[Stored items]
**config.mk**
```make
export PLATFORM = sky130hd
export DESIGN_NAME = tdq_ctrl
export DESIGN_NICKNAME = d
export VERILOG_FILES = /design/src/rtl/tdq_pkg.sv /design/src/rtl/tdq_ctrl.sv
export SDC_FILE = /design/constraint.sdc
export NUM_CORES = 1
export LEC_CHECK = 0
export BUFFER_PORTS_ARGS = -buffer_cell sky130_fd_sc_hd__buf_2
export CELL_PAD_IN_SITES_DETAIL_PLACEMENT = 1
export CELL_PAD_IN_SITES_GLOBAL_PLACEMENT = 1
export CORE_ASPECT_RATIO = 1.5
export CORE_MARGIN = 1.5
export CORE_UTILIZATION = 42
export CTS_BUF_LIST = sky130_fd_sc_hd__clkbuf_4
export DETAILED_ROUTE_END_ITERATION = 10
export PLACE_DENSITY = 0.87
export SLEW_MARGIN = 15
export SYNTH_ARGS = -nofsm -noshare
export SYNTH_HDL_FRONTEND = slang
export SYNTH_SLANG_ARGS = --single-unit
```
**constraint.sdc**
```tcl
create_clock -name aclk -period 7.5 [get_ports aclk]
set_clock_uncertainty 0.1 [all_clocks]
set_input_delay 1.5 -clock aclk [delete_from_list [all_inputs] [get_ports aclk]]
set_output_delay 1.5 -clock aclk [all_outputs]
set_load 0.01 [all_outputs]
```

--

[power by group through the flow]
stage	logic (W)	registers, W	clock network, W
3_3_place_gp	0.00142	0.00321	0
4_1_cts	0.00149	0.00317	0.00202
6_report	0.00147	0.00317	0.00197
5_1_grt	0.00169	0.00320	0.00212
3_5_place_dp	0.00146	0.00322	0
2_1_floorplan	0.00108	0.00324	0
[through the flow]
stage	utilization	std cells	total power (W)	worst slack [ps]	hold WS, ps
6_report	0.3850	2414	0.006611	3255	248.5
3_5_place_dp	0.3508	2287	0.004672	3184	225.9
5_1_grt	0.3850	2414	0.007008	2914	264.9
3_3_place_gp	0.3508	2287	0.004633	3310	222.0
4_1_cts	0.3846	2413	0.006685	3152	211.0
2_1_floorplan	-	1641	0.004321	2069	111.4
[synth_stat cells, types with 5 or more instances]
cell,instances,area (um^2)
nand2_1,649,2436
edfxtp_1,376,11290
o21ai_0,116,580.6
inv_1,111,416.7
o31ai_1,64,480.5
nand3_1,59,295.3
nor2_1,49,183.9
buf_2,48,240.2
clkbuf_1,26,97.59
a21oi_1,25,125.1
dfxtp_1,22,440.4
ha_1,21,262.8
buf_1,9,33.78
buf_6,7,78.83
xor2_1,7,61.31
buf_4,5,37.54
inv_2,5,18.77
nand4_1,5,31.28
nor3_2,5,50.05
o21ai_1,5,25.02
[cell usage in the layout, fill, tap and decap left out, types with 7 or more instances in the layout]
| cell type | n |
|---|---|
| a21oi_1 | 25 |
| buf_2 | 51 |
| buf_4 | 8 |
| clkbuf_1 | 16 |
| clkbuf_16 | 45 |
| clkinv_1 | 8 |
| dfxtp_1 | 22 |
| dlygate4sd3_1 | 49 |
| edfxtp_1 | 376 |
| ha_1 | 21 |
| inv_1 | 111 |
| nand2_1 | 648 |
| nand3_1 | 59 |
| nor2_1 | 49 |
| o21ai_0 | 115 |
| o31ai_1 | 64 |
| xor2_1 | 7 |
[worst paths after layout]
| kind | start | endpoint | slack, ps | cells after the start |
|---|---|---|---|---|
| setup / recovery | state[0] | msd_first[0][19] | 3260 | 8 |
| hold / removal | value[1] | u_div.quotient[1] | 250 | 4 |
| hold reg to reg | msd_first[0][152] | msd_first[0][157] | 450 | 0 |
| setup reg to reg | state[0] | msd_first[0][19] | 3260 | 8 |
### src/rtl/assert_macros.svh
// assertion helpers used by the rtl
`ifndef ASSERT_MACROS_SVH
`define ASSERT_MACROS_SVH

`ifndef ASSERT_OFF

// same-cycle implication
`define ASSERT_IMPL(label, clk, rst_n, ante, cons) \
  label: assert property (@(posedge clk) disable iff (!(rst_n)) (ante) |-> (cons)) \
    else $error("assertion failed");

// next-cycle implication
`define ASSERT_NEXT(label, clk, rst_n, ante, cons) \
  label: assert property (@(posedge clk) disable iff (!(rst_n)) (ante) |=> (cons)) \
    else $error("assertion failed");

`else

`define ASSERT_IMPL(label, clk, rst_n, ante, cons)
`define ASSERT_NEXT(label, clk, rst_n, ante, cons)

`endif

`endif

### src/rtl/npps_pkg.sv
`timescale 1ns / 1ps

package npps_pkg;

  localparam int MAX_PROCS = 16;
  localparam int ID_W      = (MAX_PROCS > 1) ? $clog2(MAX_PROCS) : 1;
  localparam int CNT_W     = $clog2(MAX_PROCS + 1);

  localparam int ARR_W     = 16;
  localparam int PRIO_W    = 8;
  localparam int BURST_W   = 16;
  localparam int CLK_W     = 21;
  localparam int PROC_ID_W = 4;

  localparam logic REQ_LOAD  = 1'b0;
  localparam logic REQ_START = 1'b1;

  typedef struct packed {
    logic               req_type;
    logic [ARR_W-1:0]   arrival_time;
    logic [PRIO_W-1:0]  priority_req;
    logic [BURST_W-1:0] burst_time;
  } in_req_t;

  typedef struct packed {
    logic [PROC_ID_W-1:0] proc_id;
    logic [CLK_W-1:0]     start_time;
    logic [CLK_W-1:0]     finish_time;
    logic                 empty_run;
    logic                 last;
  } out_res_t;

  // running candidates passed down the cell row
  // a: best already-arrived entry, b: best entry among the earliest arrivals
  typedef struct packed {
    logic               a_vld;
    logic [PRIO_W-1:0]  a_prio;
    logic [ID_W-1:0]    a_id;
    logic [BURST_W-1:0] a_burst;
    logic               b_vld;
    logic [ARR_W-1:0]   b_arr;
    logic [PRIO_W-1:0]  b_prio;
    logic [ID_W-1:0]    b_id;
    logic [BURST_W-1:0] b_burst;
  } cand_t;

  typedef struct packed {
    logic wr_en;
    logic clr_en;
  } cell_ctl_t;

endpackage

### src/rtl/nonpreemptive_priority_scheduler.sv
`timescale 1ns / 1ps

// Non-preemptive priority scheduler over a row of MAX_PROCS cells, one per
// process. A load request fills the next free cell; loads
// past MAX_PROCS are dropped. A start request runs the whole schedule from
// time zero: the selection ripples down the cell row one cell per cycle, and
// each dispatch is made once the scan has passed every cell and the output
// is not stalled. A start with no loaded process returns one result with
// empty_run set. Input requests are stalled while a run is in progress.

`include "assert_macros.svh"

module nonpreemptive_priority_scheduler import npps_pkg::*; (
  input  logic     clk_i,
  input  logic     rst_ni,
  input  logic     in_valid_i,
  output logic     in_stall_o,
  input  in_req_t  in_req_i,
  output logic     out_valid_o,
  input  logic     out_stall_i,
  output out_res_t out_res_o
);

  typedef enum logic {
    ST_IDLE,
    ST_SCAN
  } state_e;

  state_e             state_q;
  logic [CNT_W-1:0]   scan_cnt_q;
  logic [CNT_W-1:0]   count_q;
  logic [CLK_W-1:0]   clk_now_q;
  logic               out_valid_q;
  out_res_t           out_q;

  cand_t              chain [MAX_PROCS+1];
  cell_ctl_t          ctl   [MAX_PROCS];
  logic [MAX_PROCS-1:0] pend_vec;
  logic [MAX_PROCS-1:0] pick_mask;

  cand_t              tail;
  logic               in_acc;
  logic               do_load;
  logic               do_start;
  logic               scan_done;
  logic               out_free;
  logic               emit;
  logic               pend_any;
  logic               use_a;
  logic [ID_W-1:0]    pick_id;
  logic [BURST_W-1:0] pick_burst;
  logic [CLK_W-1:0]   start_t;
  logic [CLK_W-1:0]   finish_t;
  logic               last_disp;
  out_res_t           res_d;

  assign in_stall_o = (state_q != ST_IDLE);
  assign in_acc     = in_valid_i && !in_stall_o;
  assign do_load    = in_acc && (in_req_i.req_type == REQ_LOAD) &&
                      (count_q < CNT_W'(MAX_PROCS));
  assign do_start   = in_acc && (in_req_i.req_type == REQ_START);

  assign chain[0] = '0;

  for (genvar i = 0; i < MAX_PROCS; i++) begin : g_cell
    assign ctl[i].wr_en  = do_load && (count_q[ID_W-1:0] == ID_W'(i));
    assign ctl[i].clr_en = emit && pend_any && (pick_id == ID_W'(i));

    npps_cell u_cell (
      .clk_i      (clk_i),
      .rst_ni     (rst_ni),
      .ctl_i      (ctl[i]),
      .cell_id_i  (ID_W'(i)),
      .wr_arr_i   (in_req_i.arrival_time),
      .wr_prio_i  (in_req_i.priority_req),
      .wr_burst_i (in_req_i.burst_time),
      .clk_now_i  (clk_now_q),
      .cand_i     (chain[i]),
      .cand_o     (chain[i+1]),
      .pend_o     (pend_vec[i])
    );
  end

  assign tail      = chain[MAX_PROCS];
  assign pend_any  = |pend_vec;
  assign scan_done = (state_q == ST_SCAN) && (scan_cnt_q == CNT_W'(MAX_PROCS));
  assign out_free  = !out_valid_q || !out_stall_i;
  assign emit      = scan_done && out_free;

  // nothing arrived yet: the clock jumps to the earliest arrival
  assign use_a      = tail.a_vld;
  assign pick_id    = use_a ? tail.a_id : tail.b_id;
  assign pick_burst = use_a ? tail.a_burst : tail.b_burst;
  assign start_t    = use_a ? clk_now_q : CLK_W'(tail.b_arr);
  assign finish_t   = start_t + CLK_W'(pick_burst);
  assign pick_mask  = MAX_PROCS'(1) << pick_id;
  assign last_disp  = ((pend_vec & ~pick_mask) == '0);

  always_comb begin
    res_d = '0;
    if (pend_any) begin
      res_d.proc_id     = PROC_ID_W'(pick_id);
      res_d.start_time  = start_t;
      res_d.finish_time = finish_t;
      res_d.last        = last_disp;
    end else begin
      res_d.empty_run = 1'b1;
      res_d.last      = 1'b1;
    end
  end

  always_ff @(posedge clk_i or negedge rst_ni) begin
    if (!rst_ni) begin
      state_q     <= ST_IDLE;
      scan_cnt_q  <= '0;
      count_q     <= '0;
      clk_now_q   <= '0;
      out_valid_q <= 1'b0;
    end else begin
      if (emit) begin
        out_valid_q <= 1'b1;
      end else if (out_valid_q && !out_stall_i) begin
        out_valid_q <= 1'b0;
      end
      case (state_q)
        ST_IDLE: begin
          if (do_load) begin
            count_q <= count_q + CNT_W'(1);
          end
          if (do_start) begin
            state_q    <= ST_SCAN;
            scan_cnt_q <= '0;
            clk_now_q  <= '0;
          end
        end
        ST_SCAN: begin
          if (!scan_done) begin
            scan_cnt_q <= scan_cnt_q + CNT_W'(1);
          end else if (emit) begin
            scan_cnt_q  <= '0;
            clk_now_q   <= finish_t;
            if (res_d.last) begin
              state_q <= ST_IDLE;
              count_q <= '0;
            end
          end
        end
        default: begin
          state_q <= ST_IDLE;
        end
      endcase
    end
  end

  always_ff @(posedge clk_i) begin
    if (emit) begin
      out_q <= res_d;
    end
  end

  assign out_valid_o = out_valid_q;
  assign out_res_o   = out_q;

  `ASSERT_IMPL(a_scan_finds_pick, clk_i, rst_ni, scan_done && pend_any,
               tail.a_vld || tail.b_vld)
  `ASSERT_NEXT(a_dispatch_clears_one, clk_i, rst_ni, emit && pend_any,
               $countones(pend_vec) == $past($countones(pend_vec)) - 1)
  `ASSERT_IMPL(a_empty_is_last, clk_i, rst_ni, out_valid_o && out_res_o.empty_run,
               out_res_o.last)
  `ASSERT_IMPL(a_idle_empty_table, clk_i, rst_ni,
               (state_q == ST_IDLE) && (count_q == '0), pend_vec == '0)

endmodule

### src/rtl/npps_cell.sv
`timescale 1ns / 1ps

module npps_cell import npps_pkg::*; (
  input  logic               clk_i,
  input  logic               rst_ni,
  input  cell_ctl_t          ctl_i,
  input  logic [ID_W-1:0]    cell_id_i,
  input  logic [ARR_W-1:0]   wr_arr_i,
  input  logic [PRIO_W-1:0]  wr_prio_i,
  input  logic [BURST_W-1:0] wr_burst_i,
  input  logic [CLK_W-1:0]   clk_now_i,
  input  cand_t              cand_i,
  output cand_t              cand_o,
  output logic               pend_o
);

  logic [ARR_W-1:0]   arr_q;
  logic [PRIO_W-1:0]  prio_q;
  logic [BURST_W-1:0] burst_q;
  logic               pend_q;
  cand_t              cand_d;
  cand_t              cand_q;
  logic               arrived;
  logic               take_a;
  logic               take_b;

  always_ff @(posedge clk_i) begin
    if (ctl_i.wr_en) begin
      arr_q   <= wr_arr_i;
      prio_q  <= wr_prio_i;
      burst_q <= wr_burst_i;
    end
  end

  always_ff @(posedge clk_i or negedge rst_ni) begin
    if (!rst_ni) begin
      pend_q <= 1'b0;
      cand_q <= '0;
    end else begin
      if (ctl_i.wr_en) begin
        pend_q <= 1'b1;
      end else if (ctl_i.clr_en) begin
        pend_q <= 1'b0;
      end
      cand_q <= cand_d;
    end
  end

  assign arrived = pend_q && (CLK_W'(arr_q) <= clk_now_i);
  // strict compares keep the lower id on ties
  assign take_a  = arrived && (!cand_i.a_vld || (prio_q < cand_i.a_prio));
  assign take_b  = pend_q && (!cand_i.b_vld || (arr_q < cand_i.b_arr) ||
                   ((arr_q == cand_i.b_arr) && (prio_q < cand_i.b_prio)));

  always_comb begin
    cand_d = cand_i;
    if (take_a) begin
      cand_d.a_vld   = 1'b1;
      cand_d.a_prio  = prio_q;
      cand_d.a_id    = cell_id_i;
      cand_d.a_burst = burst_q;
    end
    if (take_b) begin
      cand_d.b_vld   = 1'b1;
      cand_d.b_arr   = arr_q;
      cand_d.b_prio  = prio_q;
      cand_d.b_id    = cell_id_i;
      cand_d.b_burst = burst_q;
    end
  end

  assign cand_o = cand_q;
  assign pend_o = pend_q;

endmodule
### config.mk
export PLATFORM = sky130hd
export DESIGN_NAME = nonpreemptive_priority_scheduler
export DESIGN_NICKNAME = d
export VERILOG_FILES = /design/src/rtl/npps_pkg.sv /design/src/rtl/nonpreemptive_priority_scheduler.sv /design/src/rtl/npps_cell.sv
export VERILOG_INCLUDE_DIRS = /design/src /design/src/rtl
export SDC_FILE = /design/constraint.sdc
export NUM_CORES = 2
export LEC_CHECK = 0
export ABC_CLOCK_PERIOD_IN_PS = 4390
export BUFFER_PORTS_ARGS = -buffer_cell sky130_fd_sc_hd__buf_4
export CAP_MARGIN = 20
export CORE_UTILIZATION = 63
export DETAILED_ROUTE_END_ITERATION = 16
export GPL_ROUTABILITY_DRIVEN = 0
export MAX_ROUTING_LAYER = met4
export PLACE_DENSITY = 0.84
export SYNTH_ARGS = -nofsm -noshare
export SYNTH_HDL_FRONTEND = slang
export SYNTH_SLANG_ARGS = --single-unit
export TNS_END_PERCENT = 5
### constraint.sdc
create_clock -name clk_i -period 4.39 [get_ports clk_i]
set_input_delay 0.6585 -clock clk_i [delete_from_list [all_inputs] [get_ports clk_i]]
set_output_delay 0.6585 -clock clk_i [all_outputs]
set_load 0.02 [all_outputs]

---

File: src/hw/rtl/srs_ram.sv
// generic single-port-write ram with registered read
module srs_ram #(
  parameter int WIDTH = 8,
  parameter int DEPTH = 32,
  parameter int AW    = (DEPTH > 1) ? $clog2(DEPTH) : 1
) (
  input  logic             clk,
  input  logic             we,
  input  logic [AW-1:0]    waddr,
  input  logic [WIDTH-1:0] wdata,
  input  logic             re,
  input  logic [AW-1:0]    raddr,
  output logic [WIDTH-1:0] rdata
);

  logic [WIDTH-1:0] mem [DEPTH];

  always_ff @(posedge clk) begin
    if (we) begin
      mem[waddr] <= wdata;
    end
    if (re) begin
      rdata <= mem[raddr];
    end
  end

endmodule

▸ **Exercise requirements**:
Would you retype the lines above from the one with "nor3_2,5,50.05" down to the one with "[worst paths after layout]", word for word, both ends included and no other lines?

▸ **Expected output**:
nor3_2,5,50.05
o21ai_1,5,25.02
[cell usage in the layout, fill, tap and decap left out, types with 7 or more instances in the layout]
| cell type | n |
|---|---|
| a21oi_1 | 25 |
| buf_2 | 51 |
| buf_4 | 8 |
| clkbuf_1 | 16 |
| clkbuf_16 | 45 |
| clkinv_1 | 8 |
| dfxtp_1 | 22 |
| dlygate4sd3_1 | 49 |
| edfxtp_1 | 376 |
| ha_1 | 21 |
| inv_1 | 111 |
| nand2_1 | 648 |
| nand3_1 | 59 |
| nor2_1 | 49 |
| o21ai_0 | 115 |
| o31ai_1 | 64 |
| xor2_1 | 7 |
[worst paths after layout]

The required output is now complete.